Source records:
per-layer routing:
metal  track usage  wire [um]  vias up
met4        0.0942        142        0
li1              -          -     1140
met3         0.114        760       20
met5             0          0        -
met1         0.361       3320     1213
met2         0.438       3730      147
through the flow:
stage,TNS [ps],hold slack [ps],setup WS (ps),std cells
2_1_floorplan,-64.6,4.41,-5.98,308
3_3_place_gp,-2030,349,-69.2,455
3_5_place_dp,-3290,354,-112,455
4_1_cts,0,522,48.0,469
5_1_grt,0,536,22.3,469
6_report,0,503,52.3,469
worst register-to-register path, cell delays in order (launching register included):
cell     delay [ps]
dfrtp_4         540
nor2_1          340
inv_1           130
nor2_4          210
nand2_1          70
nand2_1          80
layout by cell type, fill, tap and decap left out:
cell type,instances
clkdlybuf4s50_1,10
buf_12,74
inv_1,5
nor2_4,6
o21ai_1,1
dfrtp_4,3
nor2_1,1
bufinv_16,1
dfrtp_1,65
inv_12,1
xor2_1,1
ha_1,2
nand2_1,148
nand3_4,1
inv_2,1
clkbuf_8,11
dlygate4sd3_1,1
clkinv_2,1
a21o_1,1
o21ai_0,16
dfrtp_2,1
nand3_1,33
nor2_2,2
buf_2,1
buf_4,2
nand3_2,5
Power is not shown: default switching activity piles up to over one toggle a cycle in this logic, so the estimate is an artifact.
===== src/rtl/axil_pkg.sv =====
// Shared AXI4-Lite constants and helpers for the register-file subordinate.
// Response encodings plus a ceiling-log2 used for byte-offset widths.
package axil_pkg;

  localparam logic [1:0] RESP_OKAY   = 2'b00;
  localparam logic [1:0] RESP_SLVERR = 2'b10;
  localparam logic [1:0] RESP_DECERR = 2'b11;

  function automatic int clog2(input int v);
    int r;
    r = 0;
    for (int i = 0; i < 31; i++) begin
      if ((1 << i) < v) r = i + 1;
    end
    return r;
  endfunction

endpackage


===== src/rtl/axil_regfile_subordinator_if.sv =====
// AXI4-Lite bus bundle between an interconnect manager port and a subordinate.
// Signal names follow the AXI channel names so an instance s_axi reads s_axi.AWADDR.
interface axil_regfile_subordinator_if #(
  parameter int DATA_WIDTH = 32,
  parameter int ADDR_WIDTH = 32
);

  logic [ADDR_WIDTH-1:0]   AWADDR;
  logic                    AWVALID;
  logic                    AWREADY;
  logic [DATA_WIDTH-1:0]   WDATA;
  logic [DATA_WIDTH/8-1:0] WSTRB;
  logic                    WVALID;
  logic                    WREADY;
  logic [1:0]              BRESP;
  logic                    BVALID;
  logic                    BREADY;
  logic [ADDR_WIDTH-1:0]   ARADDR;
  logic                    ARVALID;
  logic                    ARREADY;
  logic [DATA_WIDTH-1:0]   RDATA;
  logic [1:0]              RRESP;
  logic                    RVALID;
  logic                    RREADY;

  modport master (
    output AWADDR, AWVALID, WDATA, WSTRB, WVALID, BREADY,
    output ARADDR, ARVALID, RREADY,
    input  AWREADY, WREADY, BRESP, BVALID,
    input  ARREADY, RDATA, RRESP, RVALID
  );

  modport slave (
    input  AWADDR, AWVALID, WDATA, WSTRB, WVALID, BREADY,
    input  ARADDR, ARVALID, RREADY,
    output AWREADY, WREADY, BRESP, BVALID,
    output ARREADY, RDATA, RRESP, RVALID
  );

endinterface


===== src/rtl/axil_strb_reg.sv =====
// One data register with per-byte write enables.
// Bytes whose enable is low keep their current value.
module axil_strb_reg #(
  parameter int                    DATA_WIDTH  = 32,
  parameter logic [DATA_WIDTH-1:0] RESET_VALUE = '0
) (
  input  logic                    clk,
  input  logic                    rst,
  input  logic [DATA_WIDTH/8-1:0] be_i,
  input  logic [DATA_WIDTH-1:0]   d_i,
  output logic [DATA_WIDTH-1:0]   q_o
);

  logic [DATA_WIDTH-1:0] q_q;
  logic [DATA_WIDTH-1:0] q_d;

  always_comb begin
    q_d = q_q;
    for (int b = 0; b < DATA_WIDTH/8; b++) begin
      if (be_i[b]) q_d[b*8 +: 8] = d_i[b*8 +: 8];
    end
  end

  always_ff @(posedge clk) begin
    if (rst) q_q <= RESET_VALUE;
    else     q_q <= q_d;
  end

  assign q_o = q_q;

endmodule


===== src/rtl/axil_regfile_subordinator.sv =====
// AXI4-Lite subordinate backed by NUM_REGS strobed registers.
// AW/W captured independently, committed together; B and R held until accepted.
import axil_pkg::*;

module axil_regfile_subordinator #(
  parameter int                    DATA_WIDTH  = 32,
  parameter int                    ADDR_WIDTH  = 32,
  parameter int                    NUM_REGS    = 8,
  parameter logic [DATA_WIDTH-1:0] RESET_VALUE = '0
) (
  input  logic                           clk,
  input  logic                           rst,
  axil_regfile_subordinator_if.slave     s_axi,
  output logic [NUM_REGS*DATA_WIDTH-1:0] regs_o,
  output logic [NUM_REGS-1:0]            wr_pulse_o
);

  localparam int SW   = DATA_WIDTH / 8;
  localparam int OFFW = clog2(SW);
  localparam int IDXW = ADDR_WIDTH - OFFW;

  if (!(DATA_WIDTH == 32 || DATA_WIDTH == 64)) begin : g_bad_dw
    $error("DATA_WIDTH must be 32 or 64");
  end
  if (NUM_REGS < 1 || NUM_REGS > 256) begin : g_bad_nr
    $error("NUM_REGS must be 1..256");
  end

  logic            aw_full_q, aw_full_d;
  logic [IDXW-1:0] aw_idx_q, aw_idx_d;
  logic            w_full_q, w_full_d;
  logic [DATA_WIDTH-1:0] w_data_q, w_data_d;
  logic [SW-1:0]   w_strb_q, w_strb_d;
  logic            bvalid_q, bvalid_d;
  logic [1:0]      bresp_q, bresp_d;
  logic [NUM_REGS-1:0] pulse_q, pulse_d;

  logic            rvalid_q, rvalid_d;
  logic [DATA_WIDTH-1:0] rdata_q, rdata_d;
  logic [1:0]      rresp_q, rresp_d;

  logic aw_hs, w_hs, ar_hs, arready;
  logic commit, aw_hit, ar_hit;
  logic [IDXW-1:0] ar_idx;
  logic [NUM_REGS-1:0] wr_sel;
  logic [DATA_WIDTH-1:0] rd_word;
  logic [DATA_WIDTH-1:0] reg_val [NUM_REGS];
  logic unused_addr_bits;

  assign unused_addr_bits = ^{s_axi.AWADDR[OFFW-1:0],
                              s_axi.ARADDR[OFFW-1:0]};

  assign aw_hs   = s_axi.AWVALID && !aw_full_q;
  assign w_hs    = s_axi.WVALID && !w_full_q;
  assign arready = !rvalid_q || s_axi.RREADY;
  assign ar_hs   = s_axi.ARVALID && arready;
  assign ar_idx  = s_axi.ARADDR[ADDR_WIDTH-1:OFFW];

  assign aw_hit = aw_idx_q < IDXW'(NUM_REGS);
  assign ar_hit = ar_idx < IDXW'(NUM_REGS);

  // A pending B that is not being accepted blocks the commit.
  assign commit = aw_full_q && w_full_q
               && (!bvalid_q || s_axi.BREADY);

  always_comb begin
    wr_sel = '0;
    for (int i = 0; i < NUM_REGS; i++) begin
      wr_sel[i] = commit && aw_hit && (aw_idx_q == IDXW'(i));
    end
  end

  always_comb begin
    rd_word = '0;
    for (int i = 0; i < NUM_REGS; i++) begin
      if (ar_idx == IDXW'(i)) rd_word = reg_val[i];
    end
  end

  always_comb begin
    aw_full_d = aw_full_q;
    aw_idx_d  = aw_idx_q;
    w_full_d  = w_full_q;
    w_data_d  = w_data_q;
    w_strb_d  = w_strb_q;
    bvalid_d  = bvalid_q;
    bresp_d   = bresp_q;
    pulse_d   = wr_sel;
    if (bvalid_q && s_axi.BREADY) bvalid_d = 1'b0;
    if (commit) begin
      aw_full_d = 1'b0;
      w_full_d  = 1'b0;
      bvalid_d  = 1'b1;
      bresp_d   = aw_hit ? RESP_OKAY : RESP_DECERR;
    end
    if (aw_hs) begin
      aw_full_d = 1'b1;
      aw_idx_d  = s_axi.AWADDR[ADDR_WIDTH-1:OFFW];
    end
    if (w_hs) begin
      w_full_d = 1'b1;
      w_data_d = s_axi.WDATA;
      w_strb_d = s_axi.WSTRB;
    end
  end

  always_comb begin
    rvalid_d = rvalid_q;
    rdata_d  = rdata_q;
    rresp_d  = rresp_q;
    if (rvalid_q && s_axi.RREADY) rvalid_d = 1'b0;
    if (ar_hs) begin
      rvalid_d = 1'b1;
      rdata_d  = ar_hit ? rd_word : '0;
      rresp_d  = ar_hit ? RESP_OKAY : RESP_DECERR;
    end
  end

  always_ff @(posedge clk) begin
    if (rst) begin
      aw_full_q <= 1'b0;
      aw_idx_q  <= '0;
      w_full_q  <= 1'b0;
      w_data_q  <= '0;
      w_strb_q  <= '0;
      bvalid_q  <= 1'b0;
      bresp_q   <= RESP_OKAY;
      pulse_q   <= '0;
      rvalid_q  <= 1'b0;
      rdata_q   <= '0;
      rresp_q   <= RESP_OKAY;
    end else begin
      aw_full_q <= aw_full_d;
      aw_idx_q  <= aw_idx_d;
      w_full_q  <= w_full_d;
      w_data_q  <= w_data_d;
      w_strb_q  <= w_strb_d;
      bvalid_q  <= bvalid_d;
      bresp_q   <= bresp_d;
      pulse_q   <= pulse_d;
      rvalid_q  <= rvalid_d;
      rdata_q   <= rdata_d;
      rresp_q   <= rresp_d;
    end
  end

  for (genvar g = 0; g < NUM_REGS; g++) begin : g_reg
    axil_strb_reg #(
      .DATA_WIDTH  (DATA_WIDTH),
      .RESET_VALUE (RESET_VALUE)
    ) u_reg (
      .clk  (clk),
      .rst  (rst),
      .be_i (w_strb_q & {SW{wr_sel[g]}}),
      .d_i  (w_data_q),
      .q_o  (reg_val[g])
    );
    assign regs_o[g*DATA_WIDTH +: DATA_WIDTH] = reg_val[g];
  end

  assign s_axi.AWREADY = !aw_full_q;
  assign s_axi.WREADY  = !w_full_q;
  assign s_axi.BVALID  = bvalid_q;
  assign s_axi.BRESP   = bresp_q;
  assign s_axi.ARREADY = arready;
  assign s_axi.RVALID  = rvalid_q;
  assign s_axi.RDATA   = rdata_q;
  assign s_axi.RRESP   = rresp_q;
  assign wr_pulse_o    = pulse_q;

endmodule


===== src/flat_wrapper.sv =====
// flat-port wrapper written by rule: the top's interface ports become plain ports
module axil_regfile_subordinator_flat 
#(
  parameter int                    DATA_WIDTH  = 32,
  parameter int                    ADDR_WIDTH  = 32,
  parameter int                    NUM_REGS    = 8,
  parameter logic [DATA_WIDTH-1:0] RESET_VALUE = '0
)
  (clk, rst, regs_o, wr_pulse_o, s_axi_AWADDR, s_axi_AWVALID, s_axi_WDATA, s_axi_WSTRB, s_axi_WVALID, s_axi_BREADY, s_axi_ARADDR, s_axi_ARVALID, s_axi_RREADY, s_axi_AWREADY, s_axi_WREADY, s_axi_BRESP, s_axi_BVALID, s_axi_ARREADY, s_axi_RDATA, s_axi_RRESP, s_axi_RVALID);
  axil_regfile_subordinator_if #(.DATA_WIDTH(DATA_WIDTH), .ADDR_WIDTH(ADDR_WIDTH)) s_axi_i ();
  input  logic clk;
  input  logic rst;
  output logic [NUM_REGS*DATA_WIDTH-1:0] regs_o;
  output logic [NUM_REGS-1:0] wr_pulse_o;
  input wire logic [$bits(s_axi_i.AWADDR)-1:0] s_axi_AWADDR;
  input wire logic [$bits(s_axi_i.AWVALID)-1:0] s_axi_AWVALID;
  input wire logic [$bits(s_axi_i.WDATA)-1:0] s_axi_WDATA;
  input wire logic [$bits(s_axi_i.WSTRB)-1:0] s_axi_WSTRB;
  input wire logic [$bits(s_axi_i.WVALID)-1:0] s_axi_WVALID;
  input wire logic [$bits(s_axi_i.BREADY)-1:0] s_axi_BREADY;
  input wire logic [$bits(s_axi_i.ARADDR)-1:0] s_axi_ARADDR;
  input wire logic [$bits(s_axi_i.ARVALID)-1:0] s_axi_ARVALID;
  input wire logic [$bits(s_axi_i.RREADY)-1:0] s_axi_RREADY;
  output wire logic [$bits(s_axi_i.AWREADY)-1:0] s_axi_AWREADY;
  output wire logic [$bits(s_axi_i.WREADY)-1:0] s_axi_WREADY;
  output wire logic [$bits(s_axi_i.BRESP)-1:0] s_axi_BRESP;
  output wire logic [$bits(s_axi_i.BVALID)-1:0] s_axi_BVALID;
  output wire logic [$bits(s_axi_i.ARREADY)-1:0] s_axi_ARREADY;
  output wire logic [$bits(s_axi_i.RDATA)-1:0] s_axi_RDATA;
  output wire logic [$bits(s_axi_i.RRESP)-1:0] s_axi_RRESP;
  output wire logic [$bits(s_axi_i.RVALID)-1:0] s_axi_RVALID;
  assign s_axi_i.AWADDR = s_axi_AWADDR;
  assign s_axi_i.AWVALID = s_axi_AWVALID;
  assign s_axi_i.WDATA = s_axi_WDATA;
  assign s_axi_i.WSTRB = s_axi_WSTRB;
  assign s_axi_i.WVALID = s_axi_WVALID;
  assign s_axi_i.BREADY = s_axi_BREADY;
  assign s_axi_i.ARADDR = s_axi_ARADDR;
  assign s_axi_i.ARVALID = s_axi_ARVALID;
  assign s_axi_i.RREADY = s_axi_RREADY;
  assign s_axi_AWREADY = s_axi_i.AWREADY;
  assign s_axi_WREADY = s_axi_i.WREADY;
  assign s_axi_BRESP = s_axi_i.BRESP;
  assign s_axi_BVALID = s_axi_i.BVALID;
  assign s_axi_ARREADY = s_axi_i.ARREADY;
  assign s_axi_RDATA = s_axi_i.RDATA;
  assign s_axi_RRESP = s_axi_i.RRESP;
  assign s_axi_RVALID = s_axi_i.RVALID;
  axil_regfile_subordinator #(.DATA_WIDTH(DATA_WIDTH), .ADDR_WIDTH(ADDR_WIDTH), .NUM_REGS(NUM_REGS), .RESET_VALUE(RESET_VALUE)) u_core (.clk(clk), .rst(rst), .s_axi(s_axi_i), .regs_o(regs_o), .wr_pulse_o(wr_pulse_o));
endmodule

===== config.mk =====
export PLATFORM = sky130hd
export DESIGN_NAME = axil_regfile_subordinator_flat
export DESIGN_NICKNAME = d
export VERILOG_FILES = /design/src/rtl/axil_pkg.sv /design/src/rtl/axil_regfile_subordinator_if.sv /design/src/rtl/axil_strb_reg.sv /design/src/rtl/axil_regfile_subordinator.sv /design/src/flat_wrapper.sv
export SDC_FILE = /design/constraint.sdc
export NUM_CORES = 1
export LEC_CHECK = 0
export ABC_AREA = 1
export ABC_CLOCK_PERIOD_IN_PS = 2290
export BUFFER_PORTS_ARGS = -buffer_cell sky130_fd_sc_hd__buf_4
export CORE_ASPECT_RATIO = 0.75
export CORE_MARGIN = 1.5
export CORE_UTILIZATION = 53
export DETAILED_ROUTE_END_ITERATION = 8
export HOLD_SLACK_MARGIN = 0.12
export PLACE_DENSITY = 0.9
export SYNTH_ARGS = -nofsm -noshare
export SYNTH_HDL_FRONTEND = slang
export SYNTH_SLANG_ARGS = --single-unit

===== constraint.sdc =====
create_clock -name clk -period 2.29 [get_ports clk]
set_input_delay 0 -clock clk [delete_from_list [all_inputs] [get_ports clk]]
set_output_delay 0 -clock clk [all_outputs]
set_load 0.005 [all_outputs]

==> flow_summary.toml <==
[sta]
tns_ns = -0.600
fin_skew_ns = 0.0215
slew_violations = 0
max_slew_margin_pct = 21.2
rsz0062_at_grt = "yes"
setup_ws_ns = -0.136
post-route-period-util_pct = 106
worst_pin_slew_ns = 1.18
post-route-min-period_ns = 2.43
clock.fmax_mhz = 412
whs_ns = 0.169
setup_violations = 13
hold_viol_final = 0

[placement]
place.gp.congestion = 0.914
hpwl_um = 39700
port_buffers = 407

[grt]
antenna_found_initial = 1
grt_pass1_wl_um = 89500
overflow = 0
grt_pass1_vias = 16305
grt_max_degree = 91
grt_usage_pct = 36.9

[pwr]
p_leak_nw = 9.11
p_sw_share_pct = 23.9
seqPwrFrac_pct = 49.1
cellInternalPower_mw = 10.4
p_switching_mw = 3.26
p_total_mw = 13.7
power_frac_clock_pct = 44.2
power_frac_comb_pct = 6.6
vdd_drop_max_mv = 0.461
pwr_density_cell_nw_per_um2 = 624

[synthesis]
synth_fp_nets = 2284
synthSimpleGateAreaFrac_pct = 19.2
synth_top_family_by_area = "compound AO/OA/AOI/OAI gates"
synth_top_area_cell = "dfxtp_1"
ys_seq_area_share_pct = 46.7
synth_area_leaders = "dfxtp_1, o21ai_0, a21oi_1"
synthMuxAreaShare_pct = 0
avgSynthCellArea_um2 = 7.25
yosys_warnings = 0
synthesis.area_um2 = 15800
synth_xor_xnor_area_share_pct = 0
ys_types = 32
syn_inst = 2177
synth_compound_area_share_pct = 21.6
ys_ff_latch = 368
netlist.area_leader.share_pct = 46.7
synthAdderAreaFrac_pct = 0

[run]
drv_cap = 0

[worst_setup_path]
r2r_end = "u_core.g_reg[4].u_reg.q_o[4]$_SDFFE_PP0P_"
r2r-start = "u_core.aw_idx_q[25]$_SDFFE_PP0P_"
critPathMaxStageDelay_ns = 0.33
crit_slowest_cell = "o21ai_0"
crit_path_end_kind = "flip-flop"
cp.arrival_ns = 2.83
start_kind = "flip-flop"
cp_max_fo = 16
reg2regPathDepth = 10
cp_common_cell = "buf_12"
cp.required_ns = 2.69
worstSetupPathType = "reg -> reg"
path_cells = "or2_1, nor3_2, and2_4, nand4_1, nor2_4, buf_12, buf_12, nand3_4, o21ai_0, a21oi_1"
r2r_setup_slack_ns = -0.14

[clock_network]
cts_num_sinks = 368
clockBufferDepth = 3
clockRootBuffer = "clkbuf_16"
htree_levels = 2
tritoncts = "built"
clk_pin_slew_worst_paths_ns = 0.07
numCtsBuffers = 36
clk_latency_ns = 0.52

[final_layout]
mostFrequentLayoutCell = "buf_4"
seq_area_um2 = 7370
multiInputGateArea_um2 = 6880
final_util_pct = 75.1
final_cell_mix = "buf_4, dfxtp_1, inv_1"
drive_gt1_share_pct = 23.3
fillCellCount = 2005
areaGrowthSynthToFinish_pct = 38.8
nNetsFinal = 2766
insertedDiodeCount = 0

[floorplanning]
start_util_pct = 54.1
dieArea_um2 = 30800
io_pins = 412
fp.coreArea_um2 = 29200
num_rows = 54
fp.dieH_um = 152
die_x_um = 202

[route]
drtIter0Drc = 2054
viasPerCell = 5.81
drc_errors = 0
first_pass_iters = 6
drt-wirelength-per-cell_um = 20.5
wirelength_um = 62900
antenna_left = 0
vias = 17874

[hold_path]
hold_depth = 7
min_to = "u_core.s_axi.RRESP[0]$_SDFFE_PP0P_"
hold_path_class = "in -> reg"
hold_start = "s_axi_ARADDR[20]"

[outcome]
outcome = "finished, violations left"
violations = "negative setup slack"
## power groups by stage
stage / Combinational, mW / Sequential [mW] / Clock [mW]
after global placement: 0.688 / 6.81 / 0
after global routing: 0.975 / 6.73 / 6.33
after floorplan: 0.437 / 6.73 / 0
after detailed placement: 0.718 / 6.82 / 0
after CTS: 0.835 / 6.68 / 6.04
final: 0.907 / 6.72 / 6.05
## Yosys cell counts, drive strengths merged
| cell type | count |
|---|---|
| nor4 | 9 |
| nand2 | 240 |
| nor2 | 233 |
| nor3 | 16 |
| o21ai | 383 |
| clkinv | 2 |
| dfxtp | 368 |
| nor4b | 1 |
| inv | 351 |
| nand4 | 36 |
| nor3b | 1 |
| or2 | 6 |
| clkbuf | 75 |
| nand3 | 108 |
| buf | 50 |
| a21oi | 297 |
| and2 | 1 |
## cells by family after synthesis
group | Yosys count
AND/OR/NAND/NOR | 651
flip-flops | 368
AO/OA/AOI/OAI | 680
buffers and inverters | 478
## stage by stage
stage | std cells | worst slack [ns] | cell area [um^2]
finish | 3074 | -0.136 | 21900
global route | 3074 | -0.215 | 21900
CTS | 3034 | -0.0167 | 21200
detailed placement | 2893 | 0.00968 | 19200
global placement | 2893 | 0.108 | 19200
floorplan | 2177 | 0.359 | 15800
## how the worst max path moves through the flow
stage                                          start                                         end  slack, ns  cells past startpoint
detailed placement  u_core.aw_idx_q[26]$_SDFFE_PP0P_   u_core.g_reg[3].u_reg.q_o[7]$_SDFFE_PP0P_       0.01                     10
global placement    u_core.aw_idx_q[26]$_SDFFE_PP0P_   u_core.g_reg[4].u_reg.q_o[7]$_SDFFE_PP0P_       0.11                     10
finish              u_core.aw_idx_q[25]$_SDFFE_PP0P_   u_core.g_reg[4].u_reg.q_o[4]$_SDFFE_PP0P_      -0.14                     10
floorplan           u_core.aw_idx_q[26]$_SDFFE_PP0P_  u_core.g_reg[2].u_reg.q_o[13]$_SDFFE_PP0P_       0.36                     10
global route        u_core.aw_idx_q[25]$_SDFFE_PP0P_   u_core.g_reg[4].u_reg.q_o[4]$_SDFFE_PP0P_      -0.21                     10
CTS                 u_core.aw_idx_q[26]$_SDFFE_PP0P_   u_core.g_reg[0].u_reg.q_o[3]$_SDFFE_PP0P_      -0.02                     10
## routing by layer
metal | share of wire, % | vias to the layer above | wire length [um] | track usage [%]
met5 | 0.019 | - | 12 | 0
met4 | 5.7 | 2 | 3610 | 17.7
met3 | 13 | 292 | 8160 | 9.58
met2 | 44 | 1379 | 27800 | 58.3
met1 | 37 | 8163 | 23400 | 47.0
li1 | - | 8038 | - | -
## area by class of cell
cell class                 instances  area share, %
clock buffer                      53           4.82
clock inverter                     8          0.537
inverter                         353           6.07
multi-input combinational       1337           31.4
sequential                       368           33.6
tap                              392           2.24
timing repair buffer             563           21.3
## worst max-delay path, delay by kind of cell (launching register included)
family                 cells  cell delay [ns]
AND/OR/NAND/NOR            6             1.19
AO/OA/AOI/OAI              2             0.41
buffers and inverters      2             0.38
flip-flops                 1             0.32
## state kept, by name (all words and copies together) (netlist names), 4 cells and up
register and flops:
u_core.s_axi.RDATA 32, u_core.aw_idx_q 30, u_core.wr_pulse_o 8, u_core.w_data_q 32, u_core.w_strb_q 4, u_core.g.u_reg.q_o 256
## timing repair
action | CTS | global route
cloned | 0 | 9
hold buffers | 80 | 0
setup buffers | 0 | 31
gates resized for setup | 5 | 176
setup endpoints to repair | 8 | 252
pin swaps | 0 | 10
hold endpoints to repair | 88 | 0
No activity file was read; power rests on OpenSTA's default activity.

Problem to solve — From the records above, give again exactly the lines running from the line with "first_pass_iters = 6" to the line with "global placement | 2893 | 0.108 | 19200", inclusive.

Answer to this problem —
first_pass_iters = 6
drt-wirelength-per-cell_um = 20.5
wirelength_um = 62900
antenna_left = 0
vias = 17874

[hold_path]
hold_depth = 7
min_to = "u_core.s_axi.RRESP[0]$_SDFFE_PP0P_"
hold_path_class = "in -> reg"
hold_start = "s_axi_ARADDR[20]"

[outcome]
outcome = "finished, violations left"
violations = "negative setup slack"
## power groups by stage
stage / Combinational, mW / Sequential [mW] / Clock [mW]
after global placement: 0.688 / 6.81 / 0
after global routing: 0.975 / 6.73 / 6.33
after floorplan: 0.437 / 6.73 / 0
after detailed placement: 0.718 / 6.82 / 0
after CTS: 0.835 / 6.68 / 6.04
final: 0.907 / 6.72 / 6.05
## Yosys cell counts, drive strengths merged
| cell type | count |
|---|---|
| nor4 | 9 |
| nand2 | 240 |
| nor2 | 233 |
| nor3 | 16 |
| o21ai | 383 |
| clkinv | 2 |
| dfxtp | 368 |
| nor4b | 1 |
| inv | 351 |
| nand4 | 36 |
| nor3b | 1 |
| or2 | 6 |
| clkbuf | 75 |
| nand3 | 108 |
| buf | 50 |
| a21oi | 297 |
| and2 | 1 |
## cells by family after synthesis
group | Yosys count
AND/OR/NAND/NOR | 651
flip-flops | 368
AO/OA/AOI/OAI | 680
buffers and inverters | 478
## stage by stage
stage | std cells | worst slack [ns] | cell area [um^2]
finish | 3074 | -0.136 | 21900
global route | 3074 | -0.215 | 21900
CTS | 3034 | -0.0167 | 21200
detailed placement | 2893 | 0.00968 | 19200
global placement | 2893 | 0.108 | 19200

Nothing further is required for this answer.